▸ **Directions for this task**
Only the lines of the data below from the one with "bufs at CTS: 0" through the one with "WL: 2720 microns" are wanted. Repeat them exactly.

#####

==> flow/design.v <==
`timescale  1ns/100ps
module mux3(DATA2, IMM, OP2_SEL, MUX3_OUT);
	input[31:0] DATA2, IMM;
	input OP2_SEL;
	output reg[31:0] MUX3_OUT;
	always @(OP2_SEL) 
	begin
		#1
		case(OP2_SEL)
			1'b0:begin
				MUX3_OUT = IMM;
			end
			1'b1:begin
				MUX3_OUT = DATA2;
			end
		endcase		
	end
endmodule
==> flow/run.sh <==
#!/bin/bash
# OpenROAD 26Q1-2900-gdf79404cd8, Yosys 0.63+post, stock flow scripts
make -C /OpenROAD-flow-scripts/flow DESIGN_CONFIG=/design/flow/config.mk WORK_HOME=/design/flow/orfs finish
==> flow/config.mk <==
export PLATFORM = sky130hd
export DESIGN_NAME = mux3
export DESIGN_NICKNAME = mux3
export VERILOG_FILES = /design/flow/design.v
export SDC_FILE = /design/flow/constraint.sdc
export NUM_CORES = 4
export LEC_CHECK = 1
export CORE_AREA = 10 10 70 70
export DIE_AREA = 0 0 80 80
==> flow/constraint.sdc <==
current_design mux3

set clk_period 1.0
set clk_io_pct 0.2

create_clock -name clk0 -period $clk_period

set non_clock_inputs [all_inputs -no_clocks]
set_input_delay [expr $clk_period * $clk_io_pct] -clock clk0 $non_clock_inputs
set_output_delay [expr $clk_period * $clk_io_pct] -clock clk0 [all_outputs]
==> results_slide.txt <==
Flow Results at a Glance

Floorplanning
  – Area of the core: 3420 sq um
  – Chip area: 6400 sq um
  – Die width: 80 microns
  – Die H: 80 microns
  – # rows: 21
  – IO Pins: 97
  – Initial Utilization: 0.159

Placement
  – RD Place Congestion: 0.758
  – Post-DP HPWL: 2400 microns
  – IO Port Bufs: 97

Run
  – Log Warnings: 34
  – Max cap viols: 0

Timing
  – RSZ-0062 raised after global routing: yes
  – FMAX: 852 MHz
  – Hold Vio Cnt, Final: 0
  – Final period utilization: 1.17
  – Max-slew headroom: 0.926
  – Final worst slack: -173 ps
  – Slew Limit Fails: 0
  – Setup tns final: -3690 ps
  – Slew @ Worst Pin: 111 ps
  – Finish-stage setup viols: 32
  – Min Tclk post-route: 1170 ps

Finish
  – P&R area growth vs syn: 191%
  – Flop count: 0
  – Clock Buffer Count: 0
  – Layout fillers: 345
  – Post-layout util: 0.464
  – Share of cells above drive strength 1: 0.533
  – Most frequent cells in the layout: dlygate4sd2_1, mux2_4, buf_6, buf_2, clkdlybuf4s50_1
  – Most numerous logic cell after layout: dlygate4sd2_1
  – Sequential cell area: 0 sq um

Clock network
  – # hold bufs at CTS: 0

Synth
  – Synthesized area per cell: 15.1 sq um
  – Yosys Chip Area: 544 sq um
  – Ys Warns: 1
  – Yosys cell count: 36
  – Post-synthesis cell type count: 4
  – Register share after synthesis: 0
  – Dominant cell type by area after synthesis: mux2_4
  – Synth Instances: 36
  – Top cells by area, synth: mux2_4, buf_12, mux2_2
  – Synthesized area: 544 sq um
  – Max-area cell share: 0.828

Route
  – Routed WL: 2720 microns
  – Initial drt markers: 3
  – Post-route ant nets: 0
  – Vias/cell: 3.77
  – Per-cell routed wire length: 14.9 microns
  – DRC viols: 0
  – Via count: 690
  – Antenna diodes: 0
  – Drt pass-1 iters: 2

Global route
  – Initial antenna violation count: 0
  – Vias in the first global route: 751
  – Gr usage total: 0.0764
  – Pin count of the biggest net entering global routing: 11
  – First-pass GRT wire length: 4000 microns
  – Gr ovfl total: 0

Worst setup path
  – CP delay by family, top: buffers and inverters
  – Worst EP required: 800 ps
  – Buf+Inv Stages, Crit Path: 2
  – CP endpoint kind: output port
  – Startpoint types: input port
  – WP data arrival: 970 ps
  – Worst path max stage delay: 400 ps
  – Critical path peak fanout: 1
  – CP max stage cell: clkdlybuf4s50_1
  – Crit Path Category: in -> out
  – CP Cell Sequence: clkdlybuf4s50_1 -> mux2_4 -> buf_6

Pwr
  – Maximum VDD drop: 161 uV
  – Power per cell area: 390 nW/um^2
  – Leakage power: 0.000887 uW

Outcome
  – Status: complete, but fails checks
  – Failing checks: setup timing

Min path
  – Worst Hold Class: in -> out
[power by group]
| part | leakage, uW | switching [uW] | internal (uW) |
|---|---|---|---|
| logic | 0.000887 | 132 | 487 |
| clock network | 0 | 0 | 0 |
| registers | 0 | 0 | 0 |
| total | 0.000887 | 132 | 487 |
[final cells by class]
type / instances / area (sq um) / share of cell area
multi-input combinational: 32 / 480 / 0.303
timing repair buffer: 105 / 1050 / 0.661
tap: 46 / 57.6 / 0.0363
[synthesized netlist by cell type]
| cell type | n |
|---|---|
| buf_12 | 3 |
| buf_6 | 1 |
| mux2_2 | 2 |
| mux2_4 | 30 |
[through the flow]
step / total power [uW] / area [sq um] / hold slack, ps / worst slack [ps] / instances
finish: 619 / 1590 / 692 / -173 / 183
global route: 664 / 1590 / 713 / -196 / 183
CTS: 608 / 1520 / 801 / -174 / 183
detailed placement: 650 / 1520 / 1360 / -499 / 177
global placement: 648 / 1520 / 1350 / -497 / 177
floorplan: 206 / 544 / 498 / 66.9 / 36
[tightest hold or removal path, stage by stage]
cell and delay, ps:
dlymetal6s2s_1 80, mux2_4 130, buf_2 80
[path summary, 6_finish.rpt]
kind,start,endpoint,slack [ps],cells after the start
worst max-delay path,DATA2[27],MUX3_OUT[27],-170,3
worst min-delay path,IMM[18],MUX3_OUT[18],690,3
[metal layers]
layer,track usage,up-vias,routed length (microns)
li1,-,339,-
met1,0.0877,300,1020
met2,0.136,51,1350
met3,0.0318,0,351
met4,0,0,0
met5,0,-,0
[repair_timing]
item	in CTS	in global routing
endpoints found under the hold margin	0	0
gates cloned	1	0
resized	170	15
setup endpoints to repair	32	32
setup buffers	5	0
[logic make-up (layout without fill, tap and decap cells)]
logic type / Yosys count / after routing / synth area share
muxes: 32 / 32 / 0.869
buffers and inverters: 4 / 105 / 0.131
Power is estimated from default activity; no workload was simulated.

#####

▸ **Exercise response**
  – # hold bufs at CTS: 0

Synth
  – Synthesized area per cell: 15.1 sq um
  – Yosys Chip Area: 544 sq um
  – Ys Warns: 1
  – Yosys cell count: 36
  – Post-synthesis cell type count: 4
  – Register share after synthesis: 0
  – Dominant cell type by area after synthesis: mux2_4
  – Synth Instances: 36
  – Top cells by area, synth: mux2_4, buf_12, mux2_2
  – Synthesized area: 544 sq um
  – Max-area cell share: 0.828

Route
  – Routed WL: 2720 microns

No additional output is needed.